The branchial tufts now begin to diminish, while the Tadpole increases in bulk, until at length the limbs bud forth and assume their form and toes, the hinder pair being developed first. The tail is now gradually absorbed, the absorption commencing at the tip and proceeding towards the base until the last trace has disappeared. The gills are by this time so much reduced as to be withdrawn beneath the skin, and are no more visible; the eyes and mouth are fully formed; the colour has changed to an olive-green, spotted with yellow on the under parts; and, in short, the animal is no longer a Tadpole, but a little Frog.

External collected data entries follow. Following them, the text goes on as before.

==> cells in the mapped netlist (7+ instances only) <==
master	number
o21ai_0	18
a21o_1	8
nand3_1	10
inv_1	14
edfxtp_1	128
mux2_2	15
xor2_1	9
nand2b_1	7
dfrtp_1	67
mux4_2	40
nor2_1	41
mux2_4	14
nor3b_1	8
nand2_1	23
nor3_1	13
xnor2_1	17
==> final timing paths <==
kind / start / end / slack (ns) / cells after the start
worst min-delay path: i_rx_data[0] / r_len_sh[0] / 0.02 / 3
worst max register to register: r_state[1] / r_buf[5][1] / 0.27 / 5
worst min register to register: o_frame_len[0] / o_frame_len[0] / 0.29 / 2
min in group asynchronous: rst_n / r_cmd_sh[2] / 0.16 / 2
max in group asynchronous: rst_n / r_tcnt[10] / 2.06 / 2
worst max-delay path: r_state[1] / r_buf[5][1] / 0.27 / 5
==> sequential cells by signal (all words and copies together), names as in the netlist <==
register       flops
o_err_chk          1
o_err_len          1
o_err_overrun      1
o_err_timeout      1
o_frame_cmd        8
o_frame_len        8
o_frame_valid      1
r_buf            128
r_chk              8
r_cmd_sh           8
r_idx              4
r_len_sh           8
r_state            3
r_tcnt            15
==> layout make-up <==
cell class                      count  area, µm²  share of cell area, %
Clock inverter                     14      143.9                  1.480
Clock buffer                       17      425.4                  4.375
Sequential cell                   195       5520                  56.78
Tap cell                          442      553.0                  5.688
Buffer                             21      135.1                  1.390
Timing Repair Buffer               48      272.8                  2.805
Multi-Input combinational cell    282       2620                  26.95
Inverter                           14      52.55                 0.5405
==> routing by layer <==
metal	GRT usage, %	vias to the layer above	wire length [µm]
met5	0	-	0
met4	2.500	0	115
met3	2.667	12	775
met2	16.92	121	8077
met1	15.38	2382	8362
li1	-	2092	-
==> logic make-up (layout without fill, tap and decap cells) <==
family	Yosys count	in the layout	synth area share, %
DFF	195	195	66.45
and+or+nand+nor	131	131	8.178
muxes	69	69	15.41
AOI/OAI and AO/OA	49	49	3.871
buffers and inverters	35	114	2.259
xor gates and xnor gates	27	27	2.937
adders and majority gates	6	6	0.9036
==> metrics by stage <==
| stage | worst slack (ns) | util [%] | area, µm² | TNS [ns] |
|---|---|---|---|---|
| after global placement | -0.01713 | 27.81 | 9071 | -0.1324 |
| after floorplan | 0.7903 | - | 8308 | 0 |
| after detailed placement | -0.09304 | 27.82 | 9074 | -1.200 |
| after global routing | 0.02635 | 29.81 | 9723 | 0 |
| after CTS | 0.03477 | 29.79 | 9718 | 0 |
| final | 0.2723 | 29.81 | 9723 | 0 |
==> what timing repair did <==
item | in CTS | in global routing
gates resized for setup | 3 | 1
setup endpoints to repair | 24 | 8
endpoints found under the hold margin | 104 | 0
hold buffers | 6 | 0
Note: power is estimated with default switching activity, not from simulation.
===== config.mk =====
export PLATFORM = sky130hd
export DESIGN_NAME = alu_mul_seq
export DESIGN_NICKNAME = d
export VERILOG_FILES = /design/src/rtl/alu_mul_seq.sv
export SDC_FILE = /design/constraint.sdc
export NUM_CORES = 1
export LEC_CHECK = 0
export ABC_AREA = 1
export BUFFER_PORTS_ARGS = -buffer_cell sky130_fd_sc_hd__buf_2
export CAP_MARGIN = 20
export CORE_MARGIN = 3
export CORE_UTILIZATION = 51
export CTS_CLUSTER_DIAMETER = 30
export CTS_CLUSTER_SIZE = 14
export DETAILED_ROUTE_END_ITERATION = 6
export PLACE_DENSITY = 0.8
export SYNTH_ARGS = -nofsm -noshare
export SYNTH_HDL_FRONTEND = slang
export SYNTH_SLANG_ARGS = --single-unit

===== constraint.sdc =====
create_clock -name clk -period 1.9 [get_ports clk]
set_input_delay 0.19 -clock clk [delete_from_list [all_inputs] [get_ports clk]]
set_output_delay 0.19 -clock clk [all_outputs]
set_load 0.01 [all_outputs]
===== src/rtl/comp_sweep_driver.sv =====
// Built-in self-test engine: sweeps every operand pair into a magnitude
// comparator, checks its flags against a reference and reports the result.
module comp_sweep_driver #(
  parameter int WIDTH         = 2,
  parameter int SETTLE_CYCLES = 1
) (
  input  logic                  clk,
  input  logic                  rst_n,
  input  logic                  start,
  comp_sweep_driver_if.master   cmp,
  output logic                  busy,
  output logic                  done,
  output logic                  pass,
  output logic [2*WIDTH:0]      err_count,
  output logic                  first_err_valid,
  output logic [WIDTH-1:0]      first_err_a,
  output logic [WIDTH-1:0]      first_err_b
);
  localparam int IW = 2 * WIDTH;
  localparam int CW = (SETTLE_CYCLES > 1) ? $clog2(SETTLE_CYCLES) : 1;
  localparam logic [CW-1:0] CNT_LOAD = CW'(SETTLE_CYCLES - 1);

  typedef enum logic [1:0] {IDLE, SETTLE, CHECK, DONE} state_t;

  state_t          state;
  logic [IW-1:0]   idx;
  logic [CW-1:0]   cnt;
  logic [2:0]      exp_flags, got_flags;
  logic            mism;

  // Operands come straight from the registered sweep index, b fastest.
  assign cmp.a_o = idx[IW-1:WIDTH];
  assign cmp.b_o = idx[WIDTH-1:0];

  assign exp_flags = {cmp.a_o > cmp.b_o, cmp.a_o == cmp.b_o, cmp.a_o < cmp.b_o};
  assign got_flags = {cmp.agreaterb_i, cmp.aequalb_i, cmp.alesserb_i};
  assign mism      = (got_flags != exp_flags);

  always_ff @(posedge clk or negedge rst_n) begin
    if (!rst_n) begin
      state           <= IDLE;
      idx             <= '0;
      cnt             <= '0;
      busy            <= 1'b0;
      done            <= 1'b0;
      pass            <= 1'b0;
      err_count       <= '0;
      first_err_valid <= 1'b0;
      first_err_a     <= '0;
      first_err_b     <= '0;
    end else begin
      case (state)
        IDLE: begin
          done <= 1'b0;
          if (start) begin
            state           <= SETTLE;
            idx             <= '0;
            cnt             <= CNT_LOAD;
            busy            <= 1'b1;
            pass            <= 1'b0;
            err_count       <= '0;
            first_err_valid <= 1'b0;
            first_err_a     <= '0;
            first_err_b     <= '0;
          end
        end
        SETTLE: begin
          if (cnt == '0) state <= CHECK;
          else           cnt   <= cnt - 1'b1;
        end
        CHECK: begin
          if (mism) begin
            err_count <= err_count + 1'b1;
            if (!first_err_valid) begin
              first_err_valid <= 1'b1;
              first_err_a     <= cmp.a_o;
              first_err_b     <= cmp.b_o;
            end
          end
          if (idx == '1) begin
            // pass must account for the pair being checked this cycle
            state <= DONE;
            done  <= 1'b1;
            busy  <= 1'b0;
            pass  <= (err_count == '0) && !mism;
          end else begin
            idx   <= idx + 1'b1;
            cnt   <= CNT_LOAD;
            state <= SETTLE;
          end
        end
        DONE: begin
          done  <= 1'b0;
          state <= IDLE;
        end
        default: state <= IDLE;
      endcase
    end
  end
endmodule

The respiration is now carried on by means of large cellular lungs; but the action of breathing is not performed as in most other Vertebrata, by alternate contraction and dilatation of the chest, for the Frog has no ribs, by the depression of which to enlarge the thoracic cavity,—but by the actual swallowing of the air, the element being forced down the windpipe into the lungs, by an action perfectly similar to that by which food is forced down the gullet into the stomach.

But there is another agent employed in the respiration of these animals beside the lungs, namely, the whole surface of the skin. Numerous and careful experiments have proved that the blood is purified, and the vital functions go on for a considerable time, after all access of air to the lungs has been cut off, and even (by an experiment, the wicked cruelty of which we cannot

  1. “British Reptiles” 96.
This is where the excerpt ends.